◆ DATA EXTRACTS ◆

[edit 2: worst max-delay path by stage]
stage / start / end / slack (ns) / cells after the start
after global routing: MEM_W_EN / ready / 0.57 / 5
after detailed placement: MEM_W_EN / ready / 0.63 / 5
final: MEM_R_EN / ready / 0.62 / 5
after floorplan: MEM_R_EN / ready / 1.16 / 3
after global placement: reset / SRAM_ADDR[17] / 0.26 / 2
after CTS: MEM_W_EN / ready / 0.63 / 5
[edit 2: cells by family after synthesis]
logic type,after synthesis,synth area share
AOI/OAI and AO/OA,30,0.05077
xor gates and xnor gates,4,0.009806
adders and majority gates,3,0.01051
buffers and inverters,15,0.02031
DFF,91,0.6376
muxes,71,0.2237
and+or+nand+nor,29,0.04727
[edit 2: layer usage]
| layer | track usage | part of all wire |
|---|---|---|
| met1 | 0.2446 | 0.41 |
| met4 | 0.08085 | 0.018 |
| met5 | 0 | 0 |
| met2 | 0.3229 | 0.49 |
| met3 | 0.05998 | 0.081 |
`config.mk`:
```
export PLATFORM = sky130hd
export DESIGN_NAME = uart_rx
export DESIGN_NICKNAME = d
export VERILOG_FILES = /design/src/rtl/uart_rx.sv
export SDC_FILE = /design/constraint.sdc
export NUM_CORES = 1
export LEC_CHECK = 0
export BUFFER_PORTS_ARGS = -buffer_cell sky130_fd_sc_hd__buf_2
export CAP_MARGIN = 30
export CORE_ASPECT_RATIO = 0.75
export CORE_UTILIZATION = 35
export CTS_BUF_LIST = sky130_fd_sc_hd__clkbuf_4 sky130_fd_sc_hd__clkbuf_8
export DETAILED_ROUTE_END_ITERATION = 10
export GPL_ROUTABILITY_DRIVEN = 1
export GPL_TIMING_DRIVEN = 0
export PLACE_DENSITY = 0.66
export SYNTH_ARGS = -nofsm -noshare
export SYNTH_HDL_FRONTEND = slang
export SYNTH_SLANG_ARGS = --single-unit
```
`constraint.sdc`:
```
create_clock -name pin3_clk_16mhz -period 1.55 [get_ports pin3_clk_16mhz]
set_input_delay 0 -clock pin3_clk_16mhz [delete_from_list [all_inputs] [get_ports pin3_clk_16mhz]]
set_output_delay 0 -clock pin3_clk_16mhz [all_outputs]
set_load 0.1 [all_outputs]
```
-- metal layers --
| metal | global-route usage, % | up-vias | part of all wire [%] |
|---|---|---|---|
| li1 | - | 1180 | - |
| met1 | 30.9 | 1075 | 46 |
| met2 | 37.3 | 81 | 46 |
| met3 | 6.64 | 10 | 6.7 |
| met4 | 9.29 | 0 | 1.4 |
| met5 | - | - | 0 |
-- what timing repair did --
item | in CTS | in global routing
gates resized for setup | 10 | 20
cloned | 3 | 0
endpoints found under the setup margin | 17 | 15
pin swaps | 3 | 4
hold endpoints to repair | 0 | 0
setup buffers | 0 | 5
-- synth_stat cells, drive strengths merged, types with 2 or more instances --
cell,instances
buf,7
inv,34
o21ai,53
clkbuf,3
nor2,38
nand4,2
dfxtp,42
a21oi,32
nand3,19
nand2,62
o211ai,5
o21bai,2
**config.mk**
```make
export PLATFORM = sky130hd
export DESIGN_NAME = uart_reg_bridge
export DESIGN_NICKNAME = d
export VERILOG_FILES = /design/src/rtl/uart_reg_bridge_pkg.sv /design/src/rtl/uart_reg_bridge_timer.sv /design/src/rtl/uart_reg_bridge.sv
export SDC_FILE = /design/constraint.sdc
export NUM_CORES = 1
export LEC_CHECK = 0
export CORE_ASPECT_RATIO = 1.75
export CORE_MARGIN = 2
export CORE_UTILIZATION = 48
export DETAILED_ROUTE_END_ITERATION = 10
export PLACE_DENSITY = 0.76
export SLEW_MARGIN = 10
export SYNTH_ARGS = -nofsm -noshare
export SYNTH_HDL_FRONTEND = slang
export SYNTH_SLANG_ARGS = --single-unit
```
**constraint.sdc**
```tcl
create_clock -name CLK -period 2.6 [get_ports CLK]
set_clock_uncertainty 0.15 [all_clocks]
set_input_delay 0.52 -clock CLK [delete_from_list [all_inputs] [get_ports CLK]]
set_output_delay 0.52 -clock CLK [all_outputs]
set_load 0.03 [all_outputs]
```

◆ YOUR OBJECTIVE ◆
Repeat the data verbatim.

◆ EXERCISE RESULT ◆
[edit 2: worst max-delay path by stage]
stage / start / end / slack (ns) / cells after the start
after global routing: MEM_W_EN / ready / 0.57 / 5
after detailed placement: MEM_W_EN / ready / 0.63 / 5
final: MEM_R_EN / ready / 0.62 / 5
after floorplan: MEM_R_EN / ready / 1.16 / 3
after global placement: reset / SRAM_ADDR[17] / 0.26 / 2
after CTS: MEM_W_EN / ready / 0.63 / 5
[edit 2: cells by family after synthesis]
logic type,after synthesis,synth area share
AOI/OAI and AO/OA,30,0.05077
xor gates and xnor gates,4,0.009806
adders and majority gates,3,0.01051
buffers and inverters,15,0.02031
DFF,91,0.6376
muxes,71,0.2237
and+or+nand+nor,29,0.04727
[edit 2: layer usage]
| layer | track usage | part of all wire |
|---|---|---|
| met1 | 0.2446 | 0.41 |
| met4 | 0.08085 | 0.018 |
| met5 | 0 | 0 |
| met2 | 0.3229 | 0.49 |
| met3 | 0.05998 | 0.081 |
`config.mk`:
```
export PLATFORM = sky130hd
export DESIGN_NAME = uart_rx
export DESIGN_NICKNAME = d
export VERILOG_FILES = /design/src/rtl/uart_rx.sv
export SDC_FILE = /design/constraint.sdc
export NUM_CORES = 1
export LEC_CHECK = 0
export BUFFER_PORTS_ARGS = -buffer_cell sky130_fd_sc_hd__buf_2
export CAP_MARGIN = 30
export CORE_ASPECT_RATIO = 0.75
export CORE_UTILIZATION = 35
export CTS_BUF_LIST = sky130_fd_sc_hd__clkbuf_4 sky130_fd_sc_hd__clkbuf_8
export DETAILED_ROUTE_END_ITERATION = 10
export GPL_ROUTABILITY_DRIVEN = 1
export GPL_TIMING_DRIVEN = 0
export PLACE_DENSITY = 0.66
export SYNTH_ARGS = -nofsm -noshare
export SYNTH_HDL_FRONTEND = slang
export SYNTH_SLANG_ARGS = --single-unit
```
`constraint.sdc`:
```
create_clock -name pin3_clk_16mhz -period 1.55 [get_ports pin3_clk_16mhz]
set_input_delay 0 -clock pin3_clk_16mhz [delete_from_list [all_inputs] [get_ports pin3_clk_16mhz]]
set_output_delay 0 -clock pin3_clk_16mhz [all_outputs]
set_load 0.1 [all_outputs]
```
-- metal layers --
| metal | global-route usage, % | up-vias | part of all wire [%] |
|---|---|---|---|
| li1 | - | 1180 | - |
| met1 | 30.9 | 1075 | 46 |
| met2 | 37.3 | 81 | 46 |
| met3 | 6.64 | 10 | 6.7 |
| met4 | 9.29 | 0 | 1.4 |
| met5 | - | - | 0 |
-- what timing repair did --
item | in CTS | in global routing
gates resized for setup | 10 | 20
cloned | 3 | 0
endpoints found under the setup margin | 17 | 15
pin swaps | 3 | 4
hold endpoints to repair | 0 | 0
setup buffers | 0 | 5
-- synth_stat cells, drive strengths merged, types with 2 or more instances --
cell,instances
buf,7
inv,34
o21ai,53
clkbuf,3
nor2,38
nand4,2
dfxtp,42
a21oi,32
nand3,19
nand2,62
o211ai,5
o21bai,2
**config.mk**
```make
export PLATFORM = sky130hd
export DESIGN_NAME = uart_reg_bridge
export DESIGN_NICKNAME = d
export VERILOG_FILES = /design/src/rtl/uart_reg_bridge_pkg.sv /design/src/rtl/uart_reg_bridge_timer.sv /design/src/rtl/uart_reg_bridge.sv
export SDC_FILE = /design/constraint.sdc
export NUM_CORES = 1
export LEC_CHECK = 0
export CORE_ASPECT_RATIO = 1.75
export CORE_MARGIN = 2
export CORE_UTILIZATION = 48
export DETAILED_ROUTE_END_ITERATION = 10
export PLACE_DENSITY = 0.76
export SLEW_MARGIN = 10
export SYNTH_ARGS = -nofsm -noshare
export SYNTH_HDL_FRONTEND = slang
export SYNTH_SLANG_ARGS = --single-unit
```
**constraint.sdc**
```tcl
create_clock -name CLK -period 2.6 [get_ports CLK]
set_clock_uncertainty 0.15 [all_clocks]
set_input_delay 0.52 -clock CLK [delete_from_list [all_inputs] [get_ports CLK]]
set_output_delay 0.52 -clock CLK [all_outputs]
set_load 0.03 [all_outputs]
```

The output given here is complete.